TASK
Look through the material below and report every line that includes "yaml".
[GIVEN ENTRIES — start]
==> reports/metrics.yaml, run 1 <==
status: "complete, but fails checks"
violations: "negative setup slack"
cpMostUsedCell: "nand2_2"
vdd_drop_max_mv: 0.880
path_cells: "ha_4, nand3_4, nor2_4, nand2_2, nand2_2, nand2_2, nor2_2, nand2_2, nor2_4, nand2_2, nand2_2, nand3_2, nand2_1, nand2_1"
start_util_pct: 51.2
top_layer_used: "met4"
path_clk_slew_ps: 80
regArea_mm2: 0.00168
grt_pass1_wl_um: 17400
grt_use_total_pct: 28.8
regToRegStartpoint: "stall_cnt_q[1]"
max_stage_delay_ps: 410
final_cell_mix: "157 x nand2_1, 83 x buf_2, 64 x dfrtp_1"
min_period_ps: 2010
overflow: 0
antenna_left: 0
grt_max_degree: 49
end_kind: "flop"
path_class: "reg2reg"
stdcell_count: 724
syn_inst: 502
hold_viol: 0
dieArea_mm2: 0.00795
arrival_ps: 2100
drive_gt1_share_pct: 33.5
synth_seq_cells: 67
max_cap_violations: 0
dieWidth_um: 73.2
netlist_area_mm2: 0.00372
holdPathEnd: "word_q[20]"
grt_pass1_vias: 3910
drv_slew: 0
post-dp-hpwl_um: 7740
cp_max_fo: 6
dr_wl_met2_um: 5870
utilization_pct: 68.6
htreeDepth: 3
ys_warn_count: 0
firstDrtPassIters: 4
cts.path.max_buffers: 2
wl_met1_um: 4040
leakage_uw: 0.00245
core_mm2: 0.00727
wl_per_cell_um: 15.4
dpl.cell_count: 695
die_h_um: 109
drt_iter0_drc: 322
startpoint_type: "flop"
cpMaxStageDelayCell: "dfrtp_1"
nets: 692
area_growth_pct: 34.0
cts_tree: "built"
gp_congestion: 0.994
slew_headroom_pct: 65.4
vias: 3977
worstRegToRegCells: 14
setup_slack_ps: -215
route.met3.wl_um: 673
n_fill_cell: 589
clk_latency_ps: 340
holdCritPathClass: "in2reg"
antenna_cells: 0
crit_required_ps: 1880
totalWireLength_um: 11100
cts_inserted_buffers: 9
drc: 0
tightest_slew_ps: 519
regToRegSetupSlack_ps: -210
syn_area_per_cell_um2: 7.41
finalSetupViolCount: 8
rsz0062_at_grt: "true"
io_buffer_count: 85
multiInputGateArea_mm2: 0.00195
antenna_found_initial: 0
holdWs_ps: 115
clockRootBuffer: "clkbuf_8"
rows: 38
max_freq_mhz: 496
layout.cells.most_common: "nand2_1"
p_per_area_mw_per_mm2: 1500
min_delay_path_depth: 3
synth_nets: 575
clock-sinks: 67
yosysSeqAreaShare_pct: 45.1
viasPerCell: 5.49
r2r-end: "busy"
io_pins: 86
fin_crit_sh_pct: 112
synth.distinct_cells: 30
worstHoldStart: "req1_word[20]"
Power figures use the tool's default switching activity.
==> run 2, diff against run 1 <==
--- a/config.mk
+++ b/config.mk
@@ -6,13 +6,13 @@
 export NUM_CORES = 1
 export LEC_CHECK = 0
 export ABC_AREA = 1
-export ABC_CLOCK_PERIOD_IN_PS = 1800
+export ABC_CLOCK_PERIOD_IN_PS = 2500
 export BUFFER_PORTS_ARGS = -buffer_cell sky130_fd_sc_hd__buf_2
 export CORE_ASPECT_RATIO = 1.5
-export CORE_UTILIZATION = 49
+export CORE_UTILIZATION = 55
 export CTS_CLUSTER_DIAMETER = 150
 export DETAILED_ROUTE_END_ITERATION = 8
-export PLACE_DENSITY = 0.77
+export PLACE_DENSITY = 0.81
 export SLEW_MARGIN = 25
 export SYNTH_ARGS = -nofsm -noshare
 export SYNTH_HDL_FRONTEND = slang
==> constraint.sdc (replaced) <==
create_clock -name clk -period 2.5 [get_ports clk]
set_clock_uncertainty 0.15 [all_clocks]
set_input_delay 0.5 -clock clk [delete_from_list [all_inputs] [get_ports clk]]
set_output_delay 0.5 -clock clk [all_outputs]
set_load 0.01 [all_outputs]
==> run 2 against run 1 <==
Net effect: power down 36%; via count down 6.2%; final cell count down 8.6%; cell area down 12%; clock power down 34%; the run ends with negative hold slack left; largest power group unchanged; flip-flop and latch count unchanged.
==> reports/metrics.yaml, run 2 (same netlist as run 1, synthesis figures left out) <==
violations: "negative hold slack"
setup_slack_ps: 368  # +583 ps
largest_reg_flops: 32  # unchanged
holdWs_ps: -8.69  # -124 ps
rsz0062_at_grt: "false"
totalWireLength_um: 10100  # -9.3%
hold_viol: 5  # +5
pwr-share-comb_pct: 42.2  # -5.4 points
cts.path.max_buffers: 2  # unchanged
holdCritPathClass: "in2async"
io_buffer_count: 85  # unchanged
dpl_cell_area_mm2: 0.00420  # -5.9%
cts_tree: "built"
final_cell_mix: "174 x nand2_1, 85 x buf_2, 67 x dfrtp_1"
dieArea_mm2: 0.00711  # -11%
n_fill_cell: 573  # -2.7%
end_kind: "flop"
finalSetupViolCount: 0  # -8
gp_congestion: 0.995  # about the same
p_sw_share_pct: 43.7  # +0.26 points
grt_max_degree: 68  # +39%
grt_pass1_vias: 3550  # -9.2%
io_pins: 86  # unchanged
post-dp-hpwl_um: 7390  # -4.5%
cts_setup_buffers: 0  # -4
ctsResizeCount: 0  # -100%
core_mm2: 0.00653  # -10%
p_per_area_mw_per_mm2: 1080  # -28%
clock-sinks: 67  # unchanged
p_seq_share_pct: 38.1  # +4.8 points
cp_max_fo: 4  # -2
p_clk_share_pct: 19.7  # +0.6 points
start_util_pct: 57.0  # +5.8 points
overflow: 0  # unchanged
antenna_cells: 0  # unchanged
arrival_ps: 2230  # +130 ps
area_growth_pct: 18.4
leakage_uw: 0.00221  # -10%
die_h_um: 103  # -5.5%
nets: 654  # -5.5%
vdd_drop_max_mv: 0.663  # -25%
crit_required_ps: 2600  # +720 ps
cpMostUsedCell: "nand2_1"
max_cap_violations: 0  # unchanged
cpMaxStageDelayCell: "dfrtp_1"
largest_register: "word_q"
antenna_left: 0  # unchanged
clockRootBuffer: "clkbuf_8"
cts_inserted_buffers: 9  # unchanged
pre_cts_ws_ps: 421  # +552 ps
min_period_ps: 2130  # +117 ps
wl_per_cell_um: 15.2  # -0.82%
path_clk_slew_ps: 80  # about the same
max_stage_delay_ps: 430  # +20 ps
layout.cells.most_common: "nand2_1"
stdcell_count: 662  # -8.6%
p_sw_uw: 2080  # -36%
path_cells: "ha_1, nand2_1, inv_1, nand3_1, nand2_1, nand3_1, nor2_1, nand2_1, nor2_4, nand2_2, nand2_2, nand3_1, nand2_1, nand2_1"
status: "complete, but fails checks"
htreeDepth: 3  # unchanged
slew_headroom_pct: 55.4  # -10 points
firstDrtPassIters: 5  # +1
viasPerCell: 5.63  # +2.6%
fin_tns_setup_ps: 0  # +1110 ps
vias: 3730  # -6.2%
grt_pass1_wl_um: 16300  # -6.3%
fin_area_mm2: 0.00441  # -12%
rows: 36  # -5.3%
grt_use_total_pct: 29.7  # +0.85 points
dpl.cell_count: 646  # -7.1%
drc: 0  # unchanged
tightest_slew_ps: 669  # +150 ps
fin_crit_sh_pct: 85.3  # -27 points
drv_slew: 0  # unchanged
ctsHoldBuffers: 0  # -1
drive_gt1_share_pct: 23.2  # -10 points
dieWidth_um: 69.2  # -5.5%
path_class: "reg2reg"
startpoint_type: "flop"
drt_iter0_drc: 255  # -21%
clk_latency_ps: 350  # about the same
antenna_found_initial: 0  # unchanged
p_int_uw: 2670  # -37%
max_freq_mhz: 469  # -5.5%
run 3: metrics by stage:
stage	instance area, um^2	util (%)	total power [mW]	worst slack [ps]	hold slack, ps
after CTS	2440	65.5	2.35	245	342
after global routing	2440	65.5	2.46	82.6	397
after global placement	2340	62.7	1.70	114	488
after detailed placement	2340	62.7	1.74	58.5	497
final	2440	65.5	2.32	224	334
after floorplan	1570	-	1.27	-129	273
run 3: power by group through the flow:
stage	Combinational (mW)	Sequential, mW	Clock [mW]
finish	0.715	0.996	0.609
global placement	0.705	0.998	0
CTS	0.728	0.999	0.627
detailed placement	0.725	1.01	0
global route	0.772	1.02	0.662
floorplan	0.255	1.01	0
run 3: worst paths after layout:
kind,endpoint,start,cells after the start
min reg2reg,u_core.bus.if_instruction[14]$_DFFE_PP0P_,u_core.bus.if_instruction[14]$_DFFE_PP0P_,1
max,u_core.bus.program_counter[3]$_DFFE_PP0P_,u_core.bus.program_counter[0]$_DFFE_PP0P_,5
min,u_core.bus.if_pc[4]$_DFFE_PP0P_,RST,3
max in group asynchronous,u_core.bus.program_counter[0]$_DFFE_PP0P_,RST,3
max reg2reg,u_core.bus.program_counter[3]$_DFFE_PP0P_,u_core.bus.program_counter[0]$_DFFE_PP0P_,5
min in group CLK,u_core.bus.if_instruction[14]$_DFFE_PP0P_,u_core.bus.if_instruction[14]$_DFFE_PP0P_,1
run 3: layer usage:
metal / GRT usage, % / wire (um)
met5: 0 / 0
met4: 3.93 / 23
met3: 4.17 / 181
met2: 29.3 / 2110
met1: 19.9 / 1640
**src/rtl/instruction_fetch_sequencer.sv**
```systemverilog
// Instruction fetch sequencer: 64x16 instruction memory, a fetch/hold/advance
// handshake toward a downstream consumer, and PC-update strobes for an
// external program counter.
module instruction_fetch_sequencer (
  input  logic        clk,
  input  logic        rst,
  input  logic        run,
  input  logic [5:0]  instruction_addr,
  input  logic        load_en,
  input  logic [5:0]  load_addr,
  input  logic [15:0] load_data,
  input  logic        out_ready,
  output logic [15:0] instr_out,
  output logic        instr_valid,
  output logic        PC_enable,
  output logic        jump,
  output logic [7:0]  jump_label,
  output logic [7:0]  pc_increment,
  output logic        halted,
  output logic [7:0]  fetch_count
);

  typedef enum logic [2:0] {
    IDLE,
    FETCH,
    HOLD,
    ADVANCE,
    HALTED
  } state_t;

  localparam logic [3:0] OP_JMP  = 4'hA;
  localparam logic [3:0] OP_SKIP = 4'hB;
  localparam logic [3:0] OP_HALT = 4'hF;

  state_t      state, state_next;
  logic [15:0] mem [64];
  logic [3:0]  opcode;
  logic        load_ok;

  assign opcode  = instr_out[15:12];
  assign load_ok = (state == IDLE) || (state == HALTED);

  // Instruction memory write port; contents survive reset.
  always_ff @(posedge clk) begin
    if (load_en && load_ok) begin
      mem[load_addr] <= load_data;
    end
  end

  // State register.
  always_ff @(posedge clk or posedge rst) begin
    if (rst) begin
      state <= IDLE;
    end else begin
      state <= state_next;
    end
  end

  // Fetched instruction register and saturating retire counter.
  always_ff @(posedge clk or posedge rst) begin
    if (rst) begin
      instr_out   <= '0;
      fetch_count <= '0;
    end else begin
      if (state == FETCH) begin
        instr_out <= mem[instruction_addr];
      end
      if ((state == HOLD) && out_ready && (fetch_count != 8'hFF)) begin
        fetch_count <= fetch_count + 8'd1;
      end
    end
  end

  // Next-state logic and state-decoded outputs. Outputs are pure decodes of
  // the reset-cleared state, so reset drops them asynchronously.
  always_comb begin
    state_next   = state;
    instr_valid  = 1'b0;
    PC_enable    = 1'b0;
    jump         = 1'b0;
    jump_label   = '0;
    pc_increment = '0;
    halted       = 1'b0;
    case (state)
      IDLE: begin
        if (run && !load_en) state_next = FETCH;
      end
      FETCH: begin
        state_next = HOLD;
      end
      HOLD: begin
        instr_valid = 1'b1;
        if (out_ready) state_next = (opcode == OP_HALT) ? HALTED : ADVANCE;
      end
      ADVANCE: begin
        PC_enable = 1'b1;
        if (opcode == OP_JMP) begin
          jump       = 1'b1;
          jump_label = {2'b00, instr_out[5:0]};
        end else if (opcode == OP_SKIP) begin
          pc_increment = {2'b00, instr_out[5:0]};
        end
        state_next = run ? FETCH : IDLE;
      end
      HALTED: begin
        halted = 1'b1;
        if (!run) state_next = IDLE;
      end
      default: state_next = IDLE;
    endcase
  end

endmodule
```
===== config.mk =====
export PLATFORM = sky130hd
export DESIGN_NAME = round_robin_arbiter_n
export DESIGN_NICKNAME = d
export VERILOG_FILES = /design/src/rtl/round_robin_arbiter_n.sv
export SDC_FILE = /design/constraint.sdc
export NUM_CORES = 1
export LEC_CHECK = 0
export ABC_AREA = 1
export CAP_MARGIN = 5
export CORE_MARGIN = 4
export CORE_UTILIZATION = 43
export DETAILED_ROUTE_END_ITERATION = 8
export GPL_ROUTABILITY_DRIVEN = 1
export PLACE_DENSITY = 0.83
export SKIP_LAST_GASP = 1
export SLEW_MARGIN = 20
export SYNTH_ARGS = -nofsm -noshare
export SYNTH_HDL_FRONTEND = slang
export SYNTH_SLANG_ARGS = --single-unit

===== constraint.sdc =====
create_clock -name clk -period 1.4 [get_ports clk]
set_input_delay 0.21 -clock clk [delete_from_list [all_inputs] [get_ports clk]]
set_output_delay 0.21 -clock clk [all_outputs]
set_load 0.05 [all_outputs]

===== src/rtl/round_robin_arbiter_n.sv =====
// round_robin_arbiter_n: sticky round-robin arbiter with registered grant; `define RRA_MAX_HOLD_EN adds a MAX_HOLD ownership limit
module round_robin_arbiter_n #(
  parameter int N = 4,
  parameter int MAX_HOLD = 8,
  localparam int IDXW = (N > 1) ? $clog2(N) : 1
) (
  input  logic            clk,
  input  logic            reset_n,
  input  logic            enable,
  input  logic [N-1:0]    incoming_requests,
  output logic [N-1:0]    grant_vector,
  output logic [IDXW-1:0] index,
  output logic            grant_valid
);
  if (N < 2 || N > 32 || MAX_HOLD < 1) begin : g_bad_cfg
    $error("round_robin_arbiter_n: N must be 2..32 and MAX_HOLD >= 1");
  end
  logic [IDXW-1:0] ptr, cand, win;
  logic found, keep, hold_hit, go_idle;
  always_comb begin
    win = ptr;
    cand = ptr;
    found = 1'b0;
    for (int k = N; k >= 1; k--) begin
      cand = IDXW'((32'(ptr) + 32'(k)) % N);
      if (incoming_requests[cand]) begin
        found = 1'b1;
        win = cand;
      end
    end
  end
`ifdef RRA_MAX_HOLD_EN
  localparam int HW = $clog2(MAX_HOLD + 1);
  logic [HW-1:0] hold_cnt;
  assign hold_hit = (hold_cnt >= HW'(MAX_HOLD)) && |(incoming_requests & ~grant_vector);
  always_ff @(posedge clk or negedge reset_n)
    if (!reset_n) hold_cnt <= '0;
    else if (go_idle) hold_cnt <= '0;
    else if (!keep) hold_cnt <= HW'(1);
    else if (hold_cnt < HW'(MAX_HOLD)) hold_cnt <= hold_cnt + HW'(1);
`else
  assign hold_hit = 1'b0;
`endif
  assign keep = grant_valid && incoming_requests[index] && !hold_hit;
  assign go_idle = !enable || (!keep && !found);
  always_ff @(posedge clk or negedge reset_n)
    if (!reset_n) begin
      grant_vector <= '0;
      index <= '0;
      grant_valid <= 1'b0;
      ptr <= IDXW'(N - 1);
    end else if (go_idle) begin
      grant_vector <= '0;
      index <= '0;
      grant_valid <= 1'b0;
    end else if (!keep) begin
      grant_vector <= N'(1) << win;
      index <= win;
      grant_valid <= 1'b1;
      ptr <= win;
    end
endmodule


==> results.cfg, run 1 <==
[yosys]
synthCells = 95
yosysWarnings = 0
synth_top_area_frac = 0.267
ys_top_cells_by_area = dfrtp_1 (27%), nand2_1 (20%), nand2_2 (11%)
synth_top_area_cell = dfrtp_1
ys_seq_elements = 9
avgSynthCellArea_um2 = 6.90
syn_nets = 102
synth_area_um2 = 656
ys_seq_area_frac = 0.347
ys_types = 18

[detailed_routing]
wl_mm = 1.69
vias_per_cell = 5.07
ant_nets = 0
firstDrtPassIters = 5
vias = 680
first_iter_violations = 25
wire_per_inst_um = 12.6
post-route-drc-count = 0

[floorplan]
num_rows = 13
start_util = 0.480
placeableCoreArea_um2 = 1370
dieArea_um2 = 2210
die_h_um = 47.0
io_pins = 14
die_x_um = 47.0

[timing]
slew_headroom = 0.721
tightest_slew_ps = 417
finalHoldViolCount = 0
final-max-slew-violation-count = 0
min_period_ps = 1560
rsz0062_at_grt = true
finClkSkew_ps = 7.95
setup-violations-final = 8
fmax_mhz = 640
period_share = 1.12
layout_setup_ws_ps = -163

[worst_setup_path]
path_class = register to register
cp_slowest_cell = dfstp_2
crit_path_frequent_cell = nand3_2
cp.arrival_ps = 1700
path_cells = buf_12 > nand2_1 > nand3_2 > buf_4 > nand3_2 > o21ai_4 > nor2_4 > inv_1 > o21ai_1
path_max_fanout = 5
start_kind = register
end_kind = register
cpPeakStageDelay_ps = 560
critical_path_required_ps = 1540

[clock_network]
cts-root-buf = clkbuf_4
numCtsBuffers = 3
cts_htree_levels = 1
clock_path_buffers = 2
insertion_delay_ps = 260
clkSinkCount = 9
path_clk_slew_ps = 60
cts_tree = built

[cells_and_area]
multi_input_area_um2 = 410
instances_no_fill = 134
fin_util = 0.757
num-nets-final = 127
area_growth_pct = 57.8
num-fill-cells = 101
diodes = 0
regArea_um2 = 229
drive_gt1_frac = 0.454
layout_common_cells = nand2_1 (31), inv_1 (12), nand2_2 (11)
final_common_cell = nand2_1

[global_route]
grt_max_degree = 10
grt_pass1_vias = 711
grt_first_pass_wirelength_mm = 2.82
overflow = 0
track_usage = 0.182
antenna_found_initial = 0

[placement]
dp_cells = 126
dp_hpwl_mm = 1.19
gp_congestion = 0.858
io_buffer_count = 13

[power]
power.density_nw_per_um2 = 2400
power_leakage_uw = 0.000535
total_power_uw = 2490
vdd.ir_drop.worst_v = 0.00141

[status]
outcome = complete, but fails checks
violations = setup timing

[job]
drv_cap = 0

[worst_hold_path]
hp-class = primary input to asynchronous set/reset pin
==> Yosys cell counts <==
cell	number
nand3_1	6
o21ai_2	4
o211ai_1	1
o21ai_0	1
o21ai_1	2
inv_1	13
buf_6	1
dfstp_2	2
inv_8	1
nand3_2	2
nor2_2	1
nor2_1	3
dfrtp_1	7
nand2_1	35
inv_2	2
inv_4	1
nand2_2	12
nand2_4	1
==> logic make-up after synthesis <==
logic type / synth area share
AND/OR/NAND/NOR: 0.435
flip-flops: 0.347
buffers and inverters: 0.130
AO/OA/AOI/OAI: 0.0878
==> worst paths after layout <==
kind	cells after the start	startpoint	slack [ps]	end
min in group clk	2	grant_vector[0]	550	grant_vector[0]
setup / recovery	9	ptr[0]	-160	index[1]
hold reg to reg	2	grant_vector[0]	550	grant_vector[0]
setup reg to reg	9	ptr[0]	-160	index[1]
max in group asynchronous	1	reset_n	820	ptr[1]
hold / removal	1	reset_n	250	grant_vector[1]
==> registers in the layout (all words and copies together) (netlist names) <==
name	cells
index	2
grant_valid	1
grant_vector	4
ptr	2
==> area by class of cell <==
cell class	instances	share of cell area
clock buffer	4	0.0254
tap	15	0.0181
multi-input combinational	68	0.397
timing repair buffer	21	0.267
inverter	17	0.0713
sequential	9	0.221
==> report_power, final <==
group	internal [uW]	switching, uW	total, uW	leakage, uW
clock	110	88.0	198	0.0000150
combinational	763	1030	1800	0.000408
sequential	378	114	492	0.000112
==> critical path, delay by kind of cell, from the launching register on <==
family | cells | cell delay [ps]
AO/OA/AOI/OAI | 2 | 260
buffers and inverters | 3 | 320
flip-flops | 1 | 560
AND/OR/NAND/NOR | 4 | 310
==> metrics by stage <==
step	instance area (um2)	setup WS, ps	TNS [ps]	hold WS (ps)
final	1030	-163	-1060	247
after global routing	1030	-255	-1780	261
after CTS	983	-111	-654	254
after detailed placement	895	-278	-1810	535
after global placement	895	-194	-1270	527
after floorplan	657	-2.88	-2.88	-85.6
==> routing by layer <==
| metal | routed length (um) | track usage | vias up |
|---|---|---|---|
| met5 | 0 | 0 | - |
| met4 | 43 | 0.160 | 0 |
| met3 | 91 | 0.0268 | 6 |
| met2 | 917 | 0.309 | 21 |
| met1 | 640 | 0.195 | 316 |
| li1 | - | - | 337 |
==> timing repair <==
item                                    CTS  global route
resized for setup                         8            12
endpoints found under the setup margin    8             8
hold buffers                              0             0
pin swaps                                 8             7
setup buffers                             3             1
(Power assumes the default switching activity.)
==> inputs of run 2 (changes only) <==
--- a/config.mk
+++ b/config.mk
@@ -7,7 +7,6 @@
 export LEC_CHECK = 0
 export ABC_AREA = 1
 export CAP_MARGIN = 5
-export CORE_MARGIN = 4
 export CORE_UTILIZATION = 43
 export DETAILED_ROUTE_END_ITERATION = 8
 export GPL_ROUTABILITY_DRIVEN = 1
==> run 2 against run 1 <==
The run still ends with setup timing left; utilization is 1.2 points lower; clock skew is 2.2 ps lower; hold slack worse by 7.0 ps; sequential share of layout area is 0.35 points higher; critical path type unchanged; critical endpoint unchanged; largest cell class unchanged.
==> results.cfg, run 2 (synthesized netlist as in run 1, its figures left out) <==
[status]
outcome = complete, but fails checks
violations = setup timing

[global_route]
grt_max_degree = 10
gr-usage-met1 = 0.220
grt_use_met2 = 0.340
grt_first_pass_wirelength_mm = 2.03
grt_pass1_vias = 514
busiest_layer = met2
track_usage = 0.183
use_met3 = 0.0326
overflow = 0
antenna_found_initial = 0

[timing]
period_share = 1.09
min_period_ps = 1520
fmax_mhz = 657
rsz0062_at_grt = true
slew_headroom = 0.738
setup-violations-final = 9
tightest_slew_ps = 392
finalHoldViolCount = 0
whs_ps = 240
finClkSkew_ps = 5.72
layout_setup_ws_ps = -123
final-max-slew-violation-count = 0

[floorplan]
start_util = 0.480
die_x_um = 41.0
io_pins = 14
die_h_um = 41.0
placeableCoreArea_um2 = 1370
num_rows = 13
dieArea_um2 = 1680

[power]
power.density_nw_per_um2 = 2390
vdd.ir_drop.worst_v = 0.00127
power_leakage_uw = 0.000524

[placement]
gp_congestion = 0.778
dp_hpwl_mm = 1.03
io_buffer_count = 13
dp_cells = 125

[detailed_routing]
wire_per_inst_um = 11.1
wl_mm = 1.47
first_iter_violations = 21
vias_per_cell = 4.74
vias = 630
ant_nets = 0
post-route-drc-count = 0
firstDrtPassIters = 4

[clock_network]
cts_htree_levels = 1
holdBufCountCts = 0
clkSinkCount = 9
insertion_delay_ps = 260
numCtsBuffers = 3
cts_tree = built
path_clk_slew_ps = 70
cts-root-buf = clkbuf_4
clock_path_buffers = 2

[cells_and_area]
instances_no_fill = 133
final_common_cell = nand2_1
largest-register = grant_vector
drive_gt1_frac = 0.441
layout_common_cells = nand2_1 (32), inv_1 (12), nand2_2 (11)
area_growth_pct = 55.3
largest_reg_flops = 4
num-nets-final = 126
reg_top3 = grant_vector: 4 flops, index: 2 flops, ptr: 2 flops
diodes = 0

[worst_setup_path]
critical_path_required_ps = 1540
path_max_fanout = 7
end_kind = register
start_kind = register
path_class = register to register
cp.arrival_ps = 1660

[worst_hold_path]
hp-class = primary input to asynchronous set/reset pin

[job]
drv_cap = 0
[run 2: repair_timing]
item / 4_1_cts / 5_1_grt
gates resized for setup: 3 / 13
endpoints found under the setup margin: 8 / 8
pin swaps: 3 / 4
setup buffers: 2 / 2
[run 2: report_power, final]
group          leakage (uW)  internal (uW)  switching [uW]
sequential         0.000112            378             113
clock             0.0000150            110            90.5
combinational      0.000397            741             998
[run 2: final cells by class]
cell class,instances,area (um2)
Sequential cell,9,229
Clock buffer,4,26.3
Inverter,17,73.8
Fill cell,101,348
Timing Repair Buffer,20,265
Tap cell,15,18.8
Multi-Input combinational cell,68,405
[run 2: critical path, stage by stage (launching register included)]
cell     delay (ps)
dfstp_2         550
buf_12          120
inv_8            50
nand2_4          50
nand2_2          60
nand2_2          90
nand3_4          90
o21ai_4         210
nor2_2           60
inv_1            60
o21ai_1          60
[run 2: layer usage]
metal	up-vias	wire length (um)	part of all wire
li1	335	-	-
met1	283	671	0.46
met2	12	768	0.52
met3	0	34	0.023
met4	0	0	0
met5	-	0	0
[run 2: per-stage QoR]
| step | setup WS (ps) | total power (uW) | util | area (um2) | setup TNS [ps] |
|---|---|---|---|---|---|
| 6_report | -123 | 2430 | 0.745 | 1020 | -810 |
| 5_1_grt | -193 | 2570 | 0.745 | 1020 | -1380 |
| 4_1_cts | -95.4 | 2260 | 0.696 | 951 | -589 |
| 3_5_place_dp | -209 | 1920 | 0.649 | 887 | -1420 |
| 3_3_place_gp | -211 | 1890 | 0.649 | 887 | -1370 |
| 2_1_floorplan | -2.88 | 1460 | - | 657 | -2.88 |
[run 2: path summary, 6_finish.rpt]
check | from | endpoint | cells past startpoint | slack, ps
min in group clk | grant_vector[3] | grant_vector[3] | 2 | 550
max reg2reg | ptr[0] | index[1] | 10 | -120
min | reset_n | grant_vector[3] | 1 | 240
min reg2reg | grant_vector[3] | grant_vector[3] | 2 | 550
max | ptr[0] | index[1] | 10 | -120
max in group asynchronous | reset_n | ptr[0] | 1 | 850
[config.mk]
export PLATFORM = sky130hd
export DESIGN_NAME = pc_ctrl_flat
export DESIGN_NICKNAME = d
export VERILOG_FILES = /design/src/rtl/pc_ctrl_if.sv /design/src/rtl/pc_ctrl.sv /design/src/flat_wrapper.sv
export SDC_FILE = /design/constraint.sdc
export NUM_CORES = 1
export LEC_CHECK = 0
export BUFFER_PORTS_ARGS = -buffer_cell sky130_fd_sc_hd__buf_4
export CAP_MARGIN = 40
export CORE_MARGIN = 2
export CORE_UTILIZATION = 50
export DETAILED_ROUTE_END_ITERATION = 16
export PLACE_DENSITY_LB_ADDON = 0.3
export SYNTH_ARGS = -nofsm -noshare
export SYNTH_HDL_FRONTEND = slang
export SYNTH_SLANG_ARGS = --single-unit
[constraint.sdc]
create_clock -name clk -period 1.9 [get_ports clk]
set_clock_uncertainty 0.1 [all_clocks]
set_input_delay 0.38 -clock clk [delete_from_list [all_inputs] [get_ports clk]]
set_output_delay 0.38 -clock clk [all_outputs]
set_load 0.03 [all_outputs]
[GIVEN ENTRIES — finish]
FINISHED EXERCISE
==> reports/metrics.yaml, run 1 <==
==> reports/metrics.yaml, run 2 (same netlist as run 1, synthesis figures left out) <==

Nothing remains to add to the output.